12. Retention and deletion
- Waitlist data is retained until the early-access period ends plus up to 12 months, or until you unsubscribe or request deletion, unless a legal requirement applies.
- Account, entitlement, consent, and device records are retained while your account is active and as needed for access, security, dispute handling, and legal obligations. Revoked device and entitlement-history records may be retained for audit and fraud prevention. Account deletion requests are completed subject to required legal retention and provider backup cycles.
- OTPs, device codes, sessions, and invitation links have short validity periods. Expiry stops their use; related hashed records may remain until replaced, cleaned up, or the account is deleted.

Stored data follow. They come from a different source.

## src/rtl/axi_rd_chk_pkg.sv

```systemverilog
// Shared types for the AXI read ordering checker: error codes and the
// sticky-vector helper.
package axi_rd_chk_pkg;

    localparam int ERR_CODE_WIDTH = 3;
    localparam int STICKY_WIDTH   = 5;

    typedef enum logic [ERR_CODE_WIDTH-1:0] {
        ERR_NONE         = 3'd0,
        ERR_UNEXPECTED   = 3'd1,
        ERR_EARLY_LAST   = 3'd2,
        ERR_MISSING_LAST = 3'd3,
        ERR_OVERFLOW     = 3'd4,
        ERR_TIMEOUT      = 3'd5
    } err_code_t;

    // Sticky bit for a code: bit (code-1), nothing for ERR_NONE.
    function automatic logic [STICKY_WIDTH-1:0] code_bit(input err_code_t c);
        logic [STICKY_WIDTH-1:0] b;
        b = '0;
        if (c != ERR_NONE) b = STICKY_WIDTH'(1) << (c - 3'd1);
        return b;
    endfunction

endpackage

```

## src/rtl/axi_rd_len_fifo.sv

```systemverilog
// Per-ID FIFO of outstanding burst lengths. Pointers carry one extra bit so
// full and empty are told apart after wrapping.
module axi_rd_len_fifo
    import axi_rd_chk_pkg::*;
#(
    parameter int LEN_WIDTH = 8,
    parameter int DEPTH     = 4
) (
    input  logic                 clk,
    input  logic                 rst,
    input  logic                 push,
    input  logic                 pop,
    input  logic [LEN_WIDTH-1:0] din,
    output logic [LEN_WIDTH-1:0] head,
    output logic                 full,
    output logic                 empty
);
    localparam int AW = $clog2(DEPTH);

    logic [LEN_WIDTH-1:0] mem [DEPTH];
    logic [AW:0]          wr_ptr, rd_ptr;

    assign empty = (wr_ptr == rd_ptr);
    assign full  = (wr_ptr[AW] != rd_ptr[AW]) && (wr_ptr[AW-1:0] == rd_ptr[AW-1:0]);
    assign head  = mem[rd_ptr[AW-1:0]];

    // Pointer update; push into a full FIFO and pop from an empty one are ignored.
    always_ff @(posedge clk) begin
        if (!rst) begin
            wr_ptr <= '0;
            rd_ptr <= '0;
        end else begin
            if (push && !full) wr_ptr <= wr_ptr + 1'b1;
            if (pop && !empty) rd_ptr <= rd_ptr + 1'b1;
        end
    end

    // Storage write; contents need no reset since empty masks them.
    always_ff @(posedge clk) begin
        if (push && !full) mem[wr_ptr[AW-1:0]] <= din;
    end

endmodule

```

- Local app, browser, model, crash, and temporary data remains on your device until you clear or delete it, remove the relevant app data, or the operating system cleans it up. Uninstall behavior varies by distribution channel and operating-system settings.
13. Security
Measures include HTTPS/TLS in transit, one-way hashing for confirmation tokens, OTPs, server sessions, and device identifiers, Electron secure storage for the local auth cache, rate limiting, expiring authentication challenges, scoped administrator access, and local-only crash reporting. No system is completely secure; please contact us if you believe your account or data is at risk.
14. Your GDPR rights
Depending on the circumstances, you may have the right to access, correct, erase, or receive a portable copy of your personal data; restrict or object to processing; and withdraw consent without affecting earlier lawful processing. Some rights are limited by their legal conditions and applicable retention duties.
Send requests to privacy@sidewhisper.com. We may need to verify your identity before acting. You can also use the unsubscribe link in waitlist or marketing email. For a plain-language overview, see the European Commission's GDPR rights guide.
15. Complaints and policy changes
You may lodge a complaint with your local data-protection authority or with Romania's authority:
ANSPDCP
Autoritatea Națională de Supraveghere a Prelucrării Datelor cu Caracter Personal
www.dataprotection.ro
We will update the date above when this policy changes materially. Where required, we will request renewed consent or give additional notice in the app or by email.